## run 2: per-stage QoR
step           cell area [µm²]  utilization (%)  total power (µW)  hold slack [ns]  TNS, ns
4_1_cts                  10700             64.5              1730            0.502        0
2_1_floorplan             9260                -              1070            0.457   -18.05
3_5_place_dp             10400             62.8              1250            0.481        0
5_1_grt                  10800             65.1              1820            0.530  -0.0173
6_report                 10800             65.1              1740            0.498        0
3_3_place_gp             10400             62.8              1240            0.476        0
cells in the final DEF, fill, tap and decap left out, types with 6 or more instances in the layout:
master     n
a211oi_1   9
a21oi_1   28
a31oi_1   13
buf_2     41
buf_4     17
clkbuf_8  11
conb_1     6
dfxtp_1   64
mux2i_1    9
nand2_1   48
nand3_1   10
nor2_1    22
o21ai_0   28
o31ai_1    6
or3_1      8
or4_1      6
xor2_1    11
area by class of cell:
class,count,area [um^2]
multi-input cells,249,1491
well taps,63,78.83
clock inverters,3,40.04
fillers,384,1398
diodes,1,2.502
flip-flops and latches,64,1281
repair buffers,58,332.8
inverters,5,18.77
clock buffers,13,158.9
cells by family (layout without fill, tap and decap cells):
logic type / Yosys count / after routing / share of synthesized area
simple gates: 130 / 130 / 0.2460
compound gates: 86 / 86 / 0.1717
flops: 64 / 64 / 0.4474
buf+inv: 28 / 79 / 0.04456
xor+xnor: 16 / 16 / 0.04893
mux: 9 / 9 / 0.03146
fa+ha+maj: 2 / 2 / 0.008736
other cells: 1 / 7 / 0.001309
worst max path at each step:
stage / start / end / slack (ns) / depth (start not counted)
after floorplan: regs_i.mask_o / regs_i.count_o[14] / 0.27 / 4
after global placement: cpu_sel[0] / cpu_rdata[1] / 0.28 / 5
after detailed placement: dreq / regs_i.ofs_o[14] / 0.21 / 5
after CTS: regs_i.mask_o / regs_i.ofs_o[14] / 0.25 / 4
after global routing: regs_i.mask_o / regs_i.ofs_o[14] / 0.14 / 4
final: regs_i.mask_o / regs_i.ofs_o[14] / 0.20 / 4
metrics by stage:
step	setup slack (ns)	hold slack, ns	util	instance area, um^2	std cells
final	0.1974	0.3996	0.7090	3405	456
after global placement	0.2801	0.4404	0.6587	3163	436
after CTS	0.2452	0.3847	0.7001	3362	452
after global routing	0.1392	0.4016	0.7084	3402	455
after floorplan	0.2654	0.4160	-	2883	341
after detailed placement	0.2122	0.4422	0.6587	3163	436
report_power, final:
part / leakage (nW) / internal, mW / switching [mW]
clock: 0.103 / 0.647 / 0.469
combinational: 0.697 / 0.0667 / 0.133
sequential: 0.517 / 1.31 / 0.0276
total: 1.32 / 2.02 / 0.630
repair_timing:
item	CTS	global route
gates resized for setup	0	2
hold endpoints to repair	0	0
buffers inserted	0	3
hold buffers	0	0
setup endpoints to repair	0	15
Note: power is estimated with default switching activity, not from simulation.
• • • •
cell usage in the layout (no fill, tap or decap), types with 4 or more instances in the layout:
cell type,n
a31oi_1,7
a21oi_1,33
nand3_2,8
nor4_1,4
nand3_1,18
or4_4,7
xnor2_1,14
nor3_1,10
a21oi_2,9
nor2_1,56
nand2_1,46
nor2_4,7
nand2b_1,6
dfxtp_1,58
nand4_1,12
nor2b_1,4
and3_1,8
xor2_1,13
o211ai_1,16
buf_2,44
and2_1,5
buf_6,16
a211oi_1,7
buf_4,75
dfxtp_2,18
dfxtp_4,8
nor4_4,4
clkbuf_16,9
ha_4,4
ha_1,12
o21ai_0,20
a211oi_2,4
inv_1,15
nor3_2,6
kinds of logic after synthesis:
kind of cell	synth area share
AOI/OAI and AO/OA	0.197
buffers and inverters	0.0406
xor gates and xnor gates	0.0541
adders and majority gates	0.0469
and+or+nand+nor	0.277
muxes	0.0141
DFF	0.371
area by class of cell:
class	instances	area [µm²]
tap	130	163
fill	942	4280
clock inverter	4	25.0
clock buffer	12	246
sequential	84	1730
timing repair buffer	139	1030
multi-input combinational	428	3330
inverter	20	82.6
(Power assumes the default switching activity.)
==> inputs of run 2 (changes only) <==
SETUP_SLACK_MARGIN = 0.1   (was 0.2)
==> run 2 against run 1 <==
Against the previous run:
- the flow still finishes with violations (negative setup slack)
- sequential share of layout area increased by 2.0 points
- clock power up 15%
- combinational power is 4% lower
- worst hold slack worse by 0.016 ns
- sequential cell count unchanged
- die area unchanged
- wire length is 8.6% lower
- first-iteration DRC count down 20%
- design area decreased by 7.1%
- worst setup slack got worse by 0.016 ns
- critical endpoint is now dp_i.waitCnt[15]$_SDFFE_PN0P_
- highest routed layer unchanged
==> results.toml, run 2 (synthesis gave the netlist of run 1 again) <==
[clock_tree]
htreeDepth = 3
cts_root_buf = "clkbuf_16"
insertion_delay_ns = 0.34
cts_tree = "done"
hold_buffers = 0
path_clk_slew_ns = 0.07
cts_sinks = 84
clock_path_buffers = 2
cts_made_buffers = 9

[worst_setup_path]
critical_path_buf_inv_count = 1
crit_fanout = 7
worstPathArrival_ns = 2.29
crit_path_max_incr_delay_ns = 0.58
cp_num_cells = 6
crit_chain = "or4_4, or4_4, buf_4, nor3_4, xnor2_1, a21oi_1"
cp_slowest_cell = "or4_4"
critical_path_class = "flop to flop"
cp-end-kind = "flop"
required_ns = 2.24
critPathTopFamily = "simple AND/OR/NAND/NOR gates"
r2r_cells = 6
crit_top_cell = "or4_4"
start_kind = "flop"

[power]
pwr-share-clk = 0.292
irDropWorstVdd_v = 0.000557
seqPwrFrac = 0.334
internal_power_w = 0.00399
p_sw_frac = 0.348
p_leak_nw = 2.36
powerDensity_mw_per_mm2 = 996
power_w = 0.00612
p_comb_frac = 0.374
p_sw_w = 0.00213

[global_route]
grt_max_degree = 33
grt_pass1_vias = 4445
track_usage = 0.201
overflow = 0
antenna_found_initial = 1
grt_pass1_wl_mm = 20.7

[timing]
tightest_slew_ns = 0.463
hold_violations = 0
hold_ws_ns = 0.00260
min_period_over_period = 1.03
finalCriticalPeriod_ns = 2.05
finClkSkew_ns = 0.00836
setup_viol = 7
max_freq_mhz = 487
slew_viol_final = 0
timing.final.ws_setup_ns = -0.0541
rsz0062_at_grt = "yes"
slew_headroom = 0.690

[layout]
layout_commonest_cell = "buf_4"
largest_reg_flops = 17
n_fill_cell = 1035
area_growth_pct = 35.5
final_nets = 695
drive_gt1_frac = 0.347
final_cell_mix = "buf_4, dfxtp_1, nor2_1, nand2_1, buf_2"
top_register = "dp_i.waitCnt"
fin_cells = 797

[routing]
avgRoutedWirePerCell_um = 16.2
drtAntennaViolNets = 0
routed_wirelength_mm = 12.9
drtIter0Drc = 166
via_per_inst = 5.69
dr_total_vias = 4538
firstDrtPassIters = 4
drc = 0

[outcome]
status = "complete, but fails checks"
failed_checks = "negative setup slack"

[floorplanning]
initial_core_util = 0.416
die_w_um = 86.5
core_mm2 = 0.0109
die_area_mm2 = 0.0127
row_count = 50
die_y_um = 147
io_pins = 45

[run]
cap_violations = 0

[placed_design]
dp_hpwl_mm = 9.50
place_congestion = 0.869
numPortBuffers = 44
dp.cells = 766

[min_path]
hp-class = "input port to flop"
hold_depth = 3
• • • •
■ **EXERCISE PROMPT**:
Of the entries listed above, reproduce only the lines starting at the line containing "SETUP_SLACK_MARGIN = 0.1" and ending at the line containing "crit_path_max_incr_delay_ns = 0.58". Include both, exactly as they stand.

■ **OUTPUT FOR THIS EXERCISE**:
SETUP_SLACK_MARGIN = 0.1   (was 0.2)
==> run 2 against run 1 <==
Against the previous run:
- the flow still finishes with violations (negative setup slack)
- sequential share of layout area increased by 2.0 points
- clock power up 15%
- combinational power is 4% lower
- worst hold slack worse by 0.016 ns
- sequential cell count unchanged
- die area unchanged
- wire length is 8.6% lower
- first-iteration DRC count down 20%
- design area decreased by 7.1%
- worst setup slack got worse by 0.016 ns
- critical endpoint is now dp_i.waitCnt[15]$_SDFFE_PN0P_
- highest routed layer unchanged
==> results.toml, run 2 (synthesis gave the netlist of run 1 again) <==
[clock_tree]
htreeDepth = 3
cts_root_buf = "clkbuf_16"
insertion_delay_ns = 0.34
cts_tree = "done"
hold_buffers = 0
path_clk_slew_ns = 0.07
cts_sinks = 84
clock_path_buffers = 2
cts_made_buffers = 9

[worst_setup_path]
critical_path_buf_inv_count = 1
crit_fanout = 7
worstPathArrival_ns = 2.29
crit_path_max_incr_delay_ns = 0.58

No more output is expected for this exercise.